报告题目:Listen to the Pixel and See the Sound: From Audio-Visual Sound Separation to Localization
报告时间:2022年5月13日,星期五,晚上19:30-21:30
报告平台:#腾讯会议:243-434-980
报告人:宋增杰,中国科学院自动化研究所
报告摘要:
Visual and audio modalities are highly correlated, yet they reflect different properties of the sounding objects. By leveraging such strong correlation, we are able to predict the semantics of one modality from the other with remarkable performance.

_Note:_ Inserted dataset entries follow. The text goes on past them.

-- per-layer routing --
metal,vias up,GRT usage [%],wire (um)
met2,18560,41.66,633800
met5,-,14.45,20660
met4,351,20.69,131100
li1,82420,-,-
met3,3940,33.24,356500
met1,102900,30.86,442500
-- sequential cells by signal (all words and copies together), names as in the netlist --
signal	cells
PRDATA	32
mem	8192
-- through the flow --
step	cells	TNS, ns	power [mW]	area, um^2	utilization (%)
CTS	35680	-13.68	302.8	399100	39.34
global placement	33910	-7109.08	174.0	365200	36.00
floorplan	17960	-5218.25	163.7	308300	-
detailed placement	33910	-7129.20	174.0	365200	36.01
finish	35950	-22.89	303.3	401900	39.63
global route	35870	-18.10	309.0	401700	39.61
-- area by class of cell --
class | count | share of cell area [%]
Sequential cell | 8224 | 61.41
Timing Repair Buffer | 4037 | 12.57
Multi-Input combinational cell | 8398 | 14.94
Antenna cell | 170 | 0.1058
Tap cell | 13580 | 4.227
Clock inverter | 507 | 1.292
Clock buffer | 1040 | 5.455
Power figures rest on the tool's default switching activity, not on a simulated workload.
==> ./constraint.sdc <==
current_design ahb_slave

set clk_period 2.5
set clk_io_pct 0.2

create_clock -name clk0 -period $clk_period [get_ports {HCLK}]

set non_clock_inputs [all_inputs -no_clocks]
set_input_delay [expr $clk_period * $clk_io_pct] -clock clk0 $non_clock_inputs
set_output_delay [expr $clk_period * $clk_io_pct] -clock clk0 [all_outputs]
==> ./design.v <==
module ahb_slave (
    input  logic        HCLK, HRESETn,
    input  logic [31:0] HADDR,
    input  logic [31:0] HWDATA,
    input  logic [2:0]  HSIZE,
    input  logic [1:0]  HTRANS,
    input  logic        HWRITE,
    input  logic        HSEL,
    output logic        HREADY,
    output logic [31:0] HRDATA,
    output logic [1:0]  HRESP
);
    logic [31:0] mem [0:255];  
    assign HREADY = 1'b1;
    assign HRESP = 2'b00;  
    always_ff @(posedge HCLK or negedge HRESETn) begin
        if (!HRESETn) begin
            HRDATA <= 32'h0;
        end else if (HSEL && HREADY) begin
            if (HWRITE) begin
                mem[HADDR[9:2]] <= HWDATA;  
            end else begin
                HRDATA <= mem[HADDR[9:2]];  
            end
        end
    end
endmodule
<file path="design/flow/constraint.sdc">
current_design add

set clk_period 1.9
set clk_io_pct 0.2

create_clock -name clk0 -period $clk_period

set non_clock_inputs [all_inputs -no_clocks]
set_input_delay [expr $clk_period * $clk_io_pct] -clock clk0 $non_clock_inputs
set_output_delay [expr $clk_period * $clk_io_pct] -clock clk0 [all_outputs]
</file>
<file path="design/flow/run.sh">
#!/bin/bash
# OpenROAD 26Q1-2900-gdf79404cd8, Yosys 0.63+post, stock flow scripts
make -C /OpenROAD-flow-scripts/flow DESIGN_CONFIG=/design/flow/config.mk WORK_HOME=/design/flow/orfs finish
</file>
<file path="design/flow/config.mk">
export PLATFORM = sky130hd
export DESIGN_NAME = add
export DESIGN_NICKNAME = add
export VERILOG_FILES = /design/flow/design.v
export SDC_FILE = /design/flow/constraint.sdc
export NUM_CORES = 4
export LEC_CHECK = 1
export CORE_AREA = 10 10 70 70
export DIE_AREA = 0 0 80 80
export SYNTH_HDL_FRONTEND = slang
</file>
<file path="design/flow/design.v">
module add(
  input [3:0] a,b,
  output [4:0] sum
);
  assign sum = a+b;
endmodule
</file>
==> run_results.csv <==
group,metric,value,unit
status,outcome,"completed",
detailed_routing,drtAntennaViolNets,0,
synth,ys_sh_aoi,15.6,%
synth,ys_cells,16,
detailed_routing,route.vias.total,156,
placed_design,place_area,324,sq um
critical_path,criticalPathCategory,"in2out",
cts,postCtsSetupBuffers,0,
global_routing,grt_pass1_vias,165,
run,drv_cap,0,
detailed_routing,routed_wl,546,um
final_layout,syn2layout_area_growth,152,%
final_timing,slew_headroom,90.2,%
global_routing,grt_usage,1.57,%
detailed_routing,drt_iter0_drc,0,
final_layout,flop-count,0,
final_timing,fin_crit,1.84,ns
power,totalPowerFinal,0.0000760,W
final_layout,drive_above_1_share,44.8,%
synth,yosys-top-cells-count,"4 x ha_1, 4 x inv_1, 2 x xnor2_1",
final_timing,finalWorstSetupSlack,0.0603,ns
final_timing,finalCritPeriodShare,96.8,%
synth,yosysTopAreaCellShare,36.7,%
final_timing,tightest_slew,0.146,ns
detailed_routing,dr.pass1.iters,1,
final_layout,final_util,10.1,%
power,powerDensity,221,nW/um^2
run,warnings,32,
detailed_routing,detail_route.vias_per_cell,2.08,
global_routing,grt_pass1_wl,814,um
power,p_leak,0.138,nW
final_timing,rsz0062_at_grt,"no",
final_timing,setup_viol,0,
final_layout,design_area,344,sq um
floorplan,fp_util,3.99,%
detailed_routing,n_antenna_cell,0,
synth,syn_area,136,sq um
floorplan,num_rows,21,
global_routing,grt-ovfl-total,0,
global_routing,grt_max_degree,4,
critical_path,cp_max_fo,2,
critical_path,crit_slowest_cell,"fa_2",
synth,fa_ha_area_share,51.4,%
floorplan,fp.dieW,80,um
final_timing,max_clock_freq,544,MHz
synth,ys_top_cells_by_area,"ha_1 37%, fa_1 15%, xnor2_1 13%, inv_1 11%, a21oi_2 6.4%",
synth,ys_warn_count,0,
synth,synthDistinctLibCells,9,
final_timing,finalMaxSlewViolations,0,
synth,ys_area,136,sq um
detailed_routing,drc,0,
floorplan,ios,13,
critical_path,path_cells,"buf_4, ha_4, inv_2, fa_2, inv_1, dlygate4sd2_1",
critical_path,critPathMaxStageDelay,0.54,ns
synth,top_area_cell,"ha_1",
final_timing,tns,0,ns
final_layout,nClkBuffers,0,
floorplan,die_area,6400,sq um
critical_path,critPathTopFamily,"adder cells",
floorplan,die_height,80,um
placed_design,preCtsSetupSlack,-0.780,ns
detailed_routing,wire_per_inst,7.28,um
min_path,hold_class,"in2out",
cts,holdBufCountCts,0,
synth,simple_gate_area_share,9.17,%
synth,syn_inst,16,
synth,synth_seq_share,0,%
synth,synth.mux.area_fraction,0,%
power,peakVddDrop,0.0000356,V
synth,xor_area_share,12.8,%
placed_design,portBuffers,13,
final_layout,n_fill_cell,402,
final_timing,hold_viol_final,0,
critical_path,worstSetupEndpointType,"output port",
critical_path,cp.arrival,1.46,ns
synth,synth.logic.top_family,"adder cells",
placed_design,dp_hpwl,482,um
final_layout,seqCellArea,0,sq um
critical_path,startpoint_type,"primary input",
critical_path,cp_data_required_time,1.52,ns
global_routing,grt_antenna_before_repair,0,
critical_path,crit_buf_inv,4,
placed_design,gp_congestion,0.771,
floorplan,coreArea,3420,sq um
synth,syn_avg_cell_area,8.52,sq um
==> worst min-delay path, stage by stage <==
cell and delay (ns):
dlygate4sd2_1 0.23, ha_4 0.14, o21ai_1 0.07, nand2b_1 0.06, clkbuf_2 0.08
==> cells in the final DEF, fill, tap and decap left out <==
cell type | Yosys | layout
inv_2 | 0 | 2
clkdlybuf4s50_1 | 0 | 3
buf_2 | 0 | 1
ha_4 | 0 | 3
buf_4 | 0 | 1
ha_1 | 4 | 1
clkbuf_2 | 0 | 2
a21oi_2 | 1 | 1
nand2b_1 | 1 | 1
buf_6 | 0 | 1
xnor2_1 | 2 | 2
inv_1 | 4 | 2
fa_2 | 0 | 1
o21ai_1 | 0 | 1
dlygate4sd2_1 | 0 | 5
nor2b_2 | 0 | 1
a21o_1 | 1 | 1
==> final timing paths <==
check	cells after the start	to	slack, ns	from
hold / removal	5	sum[4]	1.35	b[2]
setup / recovery	6	sum[1]	0.06	a[0]
### /design/flow/run.sh
#!/bin/bash
# OpenROAD 26Q1-2900-gdf79404cd8, Yosys 0.63+post, stock flow scripts
make -C /OpenROAD-flow-scripts/flow DESIGN_CONFIG=/design/flow/config.mk WORK_HOME=/design/flow/orfs finish
### /design/flow/config.mk
export PLATFORM = sky130hd
export DESIGN_NAME = top_level
export DESIGN_NICKNAME = top_level
export VERILOG_FILES = /design/flow/design.v
export SDC_FILE = /design/flow/constraint.sdc
export NUM_CORES = 4
export LEC_CHECK = 1
export CORE_AREA = 10 10 70 70
export DIE_AREA = 0 0 80 80
export SYNTH_HDL_FRONTEND = slang
### /design/flow/constraint.sdc
current_design top_level

set clk_period 1.8
set clk_io_pct 0.2

create_clock -name clk0 -period $clk_period [get_ports {clk}]

set non_clock_inputs [all_inputs -no_clocks]
set_input_delay [expr $clk_period * $clk_io_pct] -clock clk0 $non_clock_inputs
set_output_delay [expr $clk_period * $clk_io_pct] -clock clk0 [all_outputs]
### /design/flow/design.v
module dat_mem #(parameter W=8, byte_count=256)(
  input                           clk,
                                  write_en,   
  input  [$clog2(byte_count)-1:0] raddr,      
                                  waddr,      
  input  [ W-1:0]                 data_in,
  output [ W-1:0]                 data_out
    );
logic [W-1:0] core[byte_count];	 
assign data_out = core[raddr] ;	 
always_ff @ (posedge clk)
  if (write_en)
    core[waddr] <= data_in;
endmodule
module lfsr6(
  input              clk,
                     en,		   
			         init,		   
  input       [5:0]  taps,		   
                     start,		   
  output logic[5:0]  state);	   
  logic[5:0] taptrn;			   
  always @(posedge clk)
	if(init) begin
	  state  <= start;			   
	  taptrn <= taps;			   
	end
	else if(en)					   
	  state  <= {state[4:0],(^(state&taptrn))};	  
endmodule
module top_level (
  input        clk, 
               init,
  output logic done);
logic         write_en;         
logic[8-1:0] raddr,            
              waddr;            
logic[8-1:0] data_in;          
wire [8-1:0] data_out;         
logic         LFSR_en;          
logic[   5:0] taps,             
              start;            
logic[   7:0] pre_len;          
logic         taps_en,          
              start_en,         
              prelen_en;        
logic         load_LFSR;        
wire [   5:0] LFSR;             
logic[   7:0] scram;            
logic[   7:0] ct_inc;           
logic[	 7:0] i;			    
dat_mem dm1(.clk, .write_en, .raddr, .waddr,
            .data_in, .data_out);
lfsr6 l6(.clk, .en(LFSR_en), .init(load_LFSR),
         .taps, .start, .state(LFSR));
logic[7:0] ct;                   
always @(posedge clk)
  if(init)
    ct <= 0;
  else 
	ct <= ct + ct_inc;      
always_comb begin
  write_en  = 'b0;          
  LFSR_en   = 'b0;          
  prelen_en = 'b0;          
  taps_en   = 'b0;          
  start_en  = 'b0;          
  load_LFSR = 'b0;          
  data_in   = 'b0;
  scram 	= 'b0;
  ct_inc    = 'b1;          
  case(ct)
    0,1: begin   
           raddr     = 'd0;          
   		   waddr     = 'd64;    	 
         end        
    2:   begin              
           raddr      = 'd61;
           waddr      = 'd64;          
           prelen_en  = 'b1;
         end
    3:   begin              
           raddr      = 'd62;   
           waddr      = 'd64;
           taps_en    = 'b1;
         end                
    4:   begin
           raddr      = 'd63;
		   waddr      = 'd64;
           start_en   = 'b1;
         end
	5:   begin
	       raddr      = 'd0;
		   waddr      =	'd64;
		   load_LFSR  = 'b1;    
		 end
    6:   begin             
	       raddr      = 'd0;
		   waddr      =	'd64;
         end       
	default: begin
			i = ct - 7;
			waddr = 64 + i;
	     	if (i < pre_len) begin
	     		raddr = 0; 
			end
			else begin
				raddr = i - pre_len + 1;
			end
			scram = data_out ^ {2'b0, LFSR};
			data_in = scram; 
			write_en = 'b1;
			LFSR_en = 'b1;
	     end
  endcase
end 
always @(posedge clk)
  if(prelen_en)
    pre_len <= data_out;       
  else if(taps_en)
    taps    <= data_out;       
  else if(start_en)
    start   <= data_out;       
assign done = ct == 'd71;		 
endmodule
==> impl_metrics.yaml <==
# synthesis and place-and-route metrics
status:
  outcome: "completed"
critical_path:
  r2r_start: "ct[0]"
  critPathLaunch: "ct[1]"
  cp-start-kind: "register"
  required_ns: 1.44
  arrival_ns: 1.42
  crit_fanout: 2
  critPathCaptureType: "output pin"
  criticalPathCategory: "register to output pin"
logic_synthesis:
  compound_area_share_pct: 8.89
  netlist.area_leader.share_pct: 47.4
  synth_cell_types: 16
  top_logic_kind: "simple AND/OR/NAND/NOR gates"
  topCellsByArea: "dfxtp_1, ha_1, or3_1"
  ys_sh_simple_pct: 27.4
  synth_cells: 37
  ys_sh_mux_pct: 0
  syn_area_sq_um: 338
  ys_area_sq_um: 338
  ys_cells: 37
  postSynthAreaPerCell_sq_um: 9.13
  yosysSeqAreaShare_pct: 47.4
  ys_sh_adder_pct: 7.41
  synth_flops: 8
  xor_share_pct: 7.78
  yosysTopAreaCell: "dfxtp_1"
  synth_warnings: 0
drt:
  ant_nets: 0
  first_pass_iters: 2
  antennaDiodeCount: 0
  drc: 0
  drtIter0Drc: 6
  num_vias: 287
  vias_per_cell: 3.12
  wl_per_cell_um: 7.82
  drt_wl_total_um: 719
finish:
  layout-drive-gt1-share_pct: 32.6
  largest_register: "ct"
  largestRegisters: "ct (8)"
  fill_cells: 391
  syn_to_final_growth_pct: 47.0
  fin_util_pct: 14.5
  largest_reg_flops: 8
timing:
  fin_skew_ns: 0.00133
  relSlewSlack_pct: 79.3
  fin_crit_ns: 1.78
  fin_crit_sh_pct: 99.1
  rsz0062_at_grt: "true"
  tns_ns: 0
  slew_viol_final: 0
  finalHoldViolations: 0
  setup_viol: 0
  fmax_mhz: 560
  tightestPinTransition_ns: 0.310
die:
  io_pins: 3
  initCoreUtil_pct: 9.89
  core_area_sq_um: 3420
  chipArea_sq_um: 6400
  die_h_um: 80
  rows: 21
  fp.dieW_um: 80
global_routing:
  grt_max_degree: 9
  grt-ovfl-total: 0
  grt_pass1_wl_um: 1260
  gr-usage-all-layers_pct: 2.39
  grt_antenna_before_repair: 0
  grt_pass1_vias: 299
placed_design:
  io_buffers: 2
  gp_congestion: 0.758
  hpwl_um: 437
hold_path:
  hp-start: "ct[6]"
  hp-class: "register to register"
power:
  power.total_mw: 0.347
  power_density_nw_per_um2: 699
  peakVddDrop_mv: 0.493
  leakagePower_nw: 0.163
clock_tree:
  cts_buffers: 3
  insertion_delay_ns: 0.25
  clock-sinks: 8
  cts_root_buf: "clkbuf_4"
  htree_levels: 1
  cts.path.max_buffers: 2
  cts_tree: "done"
  clk_pin_slew_ns: 0.05
run:
  max_cap_viol_count: 0
  log.warning_count: 28
==> design/flow/run.sh <==
#!/bin/bash
# OpenROAD 26Q1-2900-gdf79404cd8, Yosys 0.63+post, stock flow scripts
make -C /OpenROAD-flow-scripts/flow DESIGN_CONFIG=/design/flow/config.mk WORK_HOME=/design/flow/orfs finish
==> design/flow/config.mk <==
export PLATFORM = sky130hd
export DESIGN_NAME = reg_file
export DESIGN_NICKNAME = reg_file
export VERILOG_FILES = /design/flow/design.v
export SDC_FILE = /design/flow/constraint.sdc
export NUM_CORES = 4
export LEC_CHECK = 1
export CORE_UTILIZATION = 40
==> design/flow/constraint.sdc <==
current_design reg_file

set clk_period 3.3
set clk_io_pct 0.2

create_clock -name clk0 -period $clk_period [get_ports {I_clk}]

set non_clock_inputs [all_inputs -no_clocks]
set_input_delay [expr $clk_period * $clk_io_pct] -clock clk0 $non_clock_inputs
set_output_delay [expr $clk_period * $clk_io_pct] -clock clk0 [all_outputs]
[flow/run.sh]
#!/bin/bash
# OpenROAD 26Q1-2900-gdf79404cd8, Yosys 0.63+post, stock flow scripts
make -C /OpenROAD-flow-scripts/flow DESIGN_CONFIG=/design/flow/config.mk WORK_HOME=/design/flow/orfs finish
[flow/design.v]
`timescale 1ns/1ps
module fake_RAM(
   input I_clk,
   input I_we,
   input [15:0] I_addr,
   input [15:0] I_data,
   output [15:0] O_data
);
   reg [15:0] mem [8:0];
   reg [15:0] O_data;
   initial begin
	   mem[0]=16'b1000000011111110;
	   mem[1]=16'b1000100111101101;
	   mem[2]=16'b0010001000100000;
	   mem[3]=16'b1000000011111111;
	   mem[4]=16'b1100000000111110;
	   mem[5]=16'b1010000011100110;
	   mem[6]=16'b1000001111111110;
	   mem[7]=0;
	   mem[8]=0;
	   O_data =16'b0000000000000000;
	end
	always @(negedge I_clk) begin
		if(I_we) begin
		   mem[I_addr [15:0]] <=I_data;
		end
        O_data<= mem[I_addr [15:0]];
	end
endmodule
[flow/constraint.sdc]
current_design fake_RAM

set clk_period 3.5
set clk_io_pct 0.2

create_clock -name clk0 -period $clk_period [get_ports {I_clk}]

set non_clock_inputs [all_inputs -no_clocks]
set_input_delay [expr $clk_period * $clk_io_pct] -clock clk0 $non_clock_inputs
set_output_delay [expr $clk_period * $clk_io_pct] -clock clk0 [all_outputs]
[flow/config.mk]
export PLATFORM = sky130hd
export DESIGN_NAME = fake_RAM
export DESIGN_NICKNAME = fake_RAM
export VERILOG_FILES = /design/flow/design.v
export SDC_FILE = /design/flow/constraint.sdc
export NUM_CORES = 4
export LEC_CHECK = 1
export CORE_UTILIZATION = 40
==> notes.org <==
#+TITLE: Implementation results

** Run status
- The flow ran to the end, and the final reports show no timing, DRC or antenna violations.

** Synthesis
- For reference, the post-synthesis area per instance comes to 18.52 µm².
- Of the synthesized area, sequential elements account for 0.7668.
- Yosys mapped a number of flops with a built-in enable equal to 144.
- Chip area from the yosys synthesis statistics :: 0.006057 mm²
- Post-synthesis instance area :: 0.006057 mm²
- Most instantiated library cell after synthesis :: edfxtp_1
- Number of cells produced by synthesis :: 327
- The synthesis report names the predominant flop master as edfxtp_1.
- The netlist uses 22 different library cells.
- Yosys reported that registers with async set or reset make up 0.
- The main area contributors are edfxtp_1, mux2_2, dfxtp_1.
- Top cell types by occurrence after synthesis :: edfxtp_1, mux2_2, mux2i_1
- #FFs+latches synth :: 160
- Cell taking the most area after synthesis :: edfxtp_1
- Number of cell instances after yosys synthesis :: 327
- Share of the synthesized area in the top cell type :: 0.7139
- Synthesis Warnings :: 1

** Setup path
- Per the timing report, the biggest fanout along the worst path comes to 1.
- The critical path is of the reg2out type.
- Listed in order, past its start point the critical path passes dlygate4sd2_1.
- Critical path startpoint category :: flip-flop
- Data arrives at the worst endpoint at 2.72 ns.
- The timing report gives the worst reg2reg path a setup slack of 2.39 ns.
- R2R Path Start :: mem[3][4]
- Critical Path RT :: 2.80 ns
- The worst setup path is captured at a primary output.
- The longest incremental delay of any stage on the critical path is reported as 0.30 ns.
- Slowest cell on the critical path :: dfxtp_2
- The number of buffers and inverters on the critical path is 1.
- Reg-to-reg critical path endpoint :: O_data[4]
- On the critical path the largest part of the delay comes from flip-flops.
- Number of cells traversed by the worst register-to-register path :: 4

** Layout
- In the final layout, flip-flops and latches occupy 0.004649 mm².
- Of the cells placed in the final design, the portion with a size suffix greater than 1 is 0.2500.
- The area growth from synthesis to layout is 38.26%.
- Leaving out buffers and inverters, the combinational logic in the layout accounts for 0.001379 mm².
- Post-route cell area :: 0.008374 mm²
- Fill cells in the final layout number 1094.

** Placed design
- Area of placed instances :: 0.007176 mm²
- As logged by OpenROAD, the buffers inserted on ports number 37.
- Final estimated routing congestion in global placement :: 0.7575
- The HPWL after detailed placement is 7249 µm.

** Global route
- Antenna violations before repair :: 0
- The first global-routing pass estimated 19170 µm of wire.
- Maximum number of pins on one net before global-route repair :: 19
- Total global-route track usage over all layers is 0.1751.
- The total overflow left after global routing is 0.
- Vias in the first global route :: 4105

** Min path
- In this run the most critical hold path is launched from mem[8][11].
- Count of cells along the worst hold path :: 2
- The worst hold path terminates at O_data[11].
- Tightest Hold Check Type :: reg2reg

** Pwr
- Proportion of total power due to net switching :: 0.2654
- Of the total power, the clock network draws 0.513.
- The power report attributes to the sequential group a share of 0.434.
- Leakage :: 3.610 nW
- The power report attributes to the combinational group a share of 0.053.
- The internal portion of the total power is 3.659 mW.
- In this run the power spent charging and discharging nets is 1.322 mW.
- The analysis reports a worst IR drop on VDD of 574.6 µV.
- For this design the ratio of total power to cell area is 594.8 mW/mm².

** Drt
- Initial drt markers :: 134
- For this sky-water flow run, the detailed-routed wirelength per cell is reported as 15.08 µm.
- The detailed router reported a total wirelength of 11640 µm.
- Vias :: 3622
- 0 antenna diodes ended up in the layout.
- The first detailed-routing pass ran for 10 iterations.
- For this run, the detailed router reports a per-instance via density of 4.692.
- Remaining number of nets flagged by the antenna check after routing :: 0
- Number of design rule violations left after detail routing :: 0

** STA
- Final tally of max-slew violations :: 0
- In the final run the clock tree shows a worst skew of 0.01767 ns.
- Measured slew at the worst slew-check pin :: 0.3225 ns
- In the final report, the number of hold violations comes to 0.
- Hold is met by 0.4366 ns.
- The final timing report counts setup violations totalling 0.
- RSZ-0062 raised after global routing :: no
- In this run the tightest slew margin relative to its limit is 0.7843.

** Clock network
- The number of clock buffers added by TritonCTS is 17.
- Cell at the root of the clock tree :: clkbuf_16
- CTS saw 160 sinks.
- Clock transition at the register clock pins on the worst setup and hold paths after CTS :: 0.04 ns
- Per the skew report, the later register of the worst-skew pair sees a clock latency of 0.45 ns.
- Once the clock tree was built, the setup fixing pass inserted 0 buffers.
- In this run, post-CTS hold repair placed 0 buffers.
- Per the CTS log, the maximum H-tree level is 4.
- Per the CTS log, the buffer count on the longest clock path is 2.
- TritonCTS built the clock tree.

** Job
- In this run the maximum-capacitance check reported violations numbering 0.
- Total tool warning count :: 198

** Die
- According to the floorplan report, the total die area is 0.01564 mm².
- In the floorplan report the effective utilization is 0.4136.
- The floorplan has 44 rows.
- Core ar. :: 0.01464 mm²
- Top-level I/O count :: 50
- Die Ht :: 125.1 µm
- The die is 125.1 µm wide.
==> cells by family (layout without fill, tap and decap cells) <==
| group | Yosys count | count (layout) | synth area share |
|---|---|---|---|
| DFF | 160 | 160 | 0.7668 |
| muxes | 64 | 64 | 0.1124 |
| AOI/OAI and AO/OA | 48 | 48 | 0.07189 |
| and+or+nand+nor | 37 | 37 | 0.02768 |
| buffers and inverters | 18 | 279 | 0.02127 |
==> cell type report <==
| type | count | area share |
|---|---|---|
| Sequential cell | 160 | 0.5552 |
| Multi-Input combinational cell | 149 | 0.1646 |
| Clock inverter | 174 | 0.09293 |
| Tap cell | 184 | 0.02749 |
| Timing Repair Buffer | 88 | 0.1089 |
| Clock buffer | 17 | 0.05080 |
==> what timing repair did <==
item	4_1_cts	5_1_grt
endpoints found under the setup margin	144	0
hold endpoints to repair	0	0
gates resized	28	0
==> power groups by stage <==
stage	Sequential (mW)	Clock (mW)	Combinational, mW
4_1_cts	2.16	2.65	0.270
5_1_grt	2.16	2.90	0.288
6_report	2.16	2.56	0.265
==> cells in the final DEF, fill, tap and decap left out, types with 12 or more instances in the layout <==
master	n
a22o_1	16
buf_12	14
buf_4	34
clkbuf_16	17
clkdlybuf4s50_1	16
dfxtp_1	12
dlygate4sd2_1	19
edfxtp_1	144
inv_1	160
mux2_2	32
mux2i_1	32
nand2_1	19
o22ai_1	16
o31ai_2	15
==> registers in the layout (all words and copies together) (netlist names) <==
register	flops
mem	144
O_data	16
==> per-layer routing <==
layer / global-route usage / vias to the layer above / share of wire
met5: 0 / - / 0
met4: 0.06313 / 0 / 0.011
met3: 0.1334 / 10 / 0.10
met2: 0.2274 / 132 / 0.45
met1: 0.2347 / 1677 / 0.44
li1: - / 1803 / -
==> how the worst max path moves through the flow <==
stage | startpoint | to | slack (ns) | cells past startpoint
6_report | O_data[8] | O_data[8] | 0.08 | 1
5_1_grt | O_data[8] | O_data[8] | 0.02 | 1
4_1_cts | O_data[8] | O_data[8] | 0.05 | 1
==> through the flow <==
step                instances  setup WS, ns  total power, mW  setup TNS, ns    util
floorplan                 327       -0.4202            2.591         -33.12       -
global route              772       0.02358            5.346              0  0.5719
global placement          582       -0.6504            2.731         -83.67  0.4900
CTS                       772       0.05358            5.081              0  0.5719
detailed placement        582       -0.6530            2.733         -82.62  0.4900
finish                    772       0.07663            4.981              0  0.5719
Power is estimated from default activity; no workload was simulated.
==> /design/flow/run.sh <==
#!/bin/bash
# OpenROAD 26Q1-2900-gdf79404cd8, Yosys 0.63+post, stock flow scripts
make -C /OpenROAD-flow-scripts/flow DESIGN_CONFIG=/design/flow/config.mk WORK_HOME=/design/flow/orfs finish
==> /design/flow/config.mk <==
export PLATFORM = sky130hd
export DESIGN_NAME = pc_unit
export DESIGN_NICKNAME = pc_unit
export VERILOG_FILES = /design/flow/design.v
export SDC_FILE = /design/flow/constraint.sdc
export NUM_CORES = 4
export LEC_CHECK = 1
export CORE_AREA = 10 10 84 84
export DIE_AREA = 0 0 94 94
==> /design/flow/constraint.sdc <==
current_design pc_unit

set clk_period 3.0
set clk_io_pct 0.2

create_clock -name clk0 -period $clk_period [get_ports {I_clk}]

set non_clock_inputs [all_inputs -no_clocks]
set_input_delay [expr $clk_period * $clk_io_pct] -clock clk0 $non_clock_inputs
set_output_delay [expr $clk_period * $clk_io_pct] -clock clk0 [all_outputs]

In this talk, I will (1) present a brief overview of the audio-visual learning landscape; (2) elaborate on two specific tasks, i.e., audio-visual sound separation and localization, as well as our recent progress on this topic; (3) discuss a number of interesting directions for future research.
报告人简介:
Zengjie Song is now a Postdoctoral Researcher with the Institute of Automation, Chinese Academy of Sciences (CASIA), working with Prof. Tieniu Tan and Prof. Zhaoxiang Zhang. He received the PhD degree in statistics and BS degree in applied mathematics from Xi'an Jiaotong University, in 2020 and 2013, respectively, both under the supervision of Prof. Jiangshe Zhang. During 2017-2018, he was a visiting PhD student with the University of Illinois at Urbana-Champaign, hosted by Prof. Oluwasanmi Koyejo. His research interests include predictive coding, multimodal learning, and generative model, with a particular emphasis on the intersection of computer vision and computational neuroscience.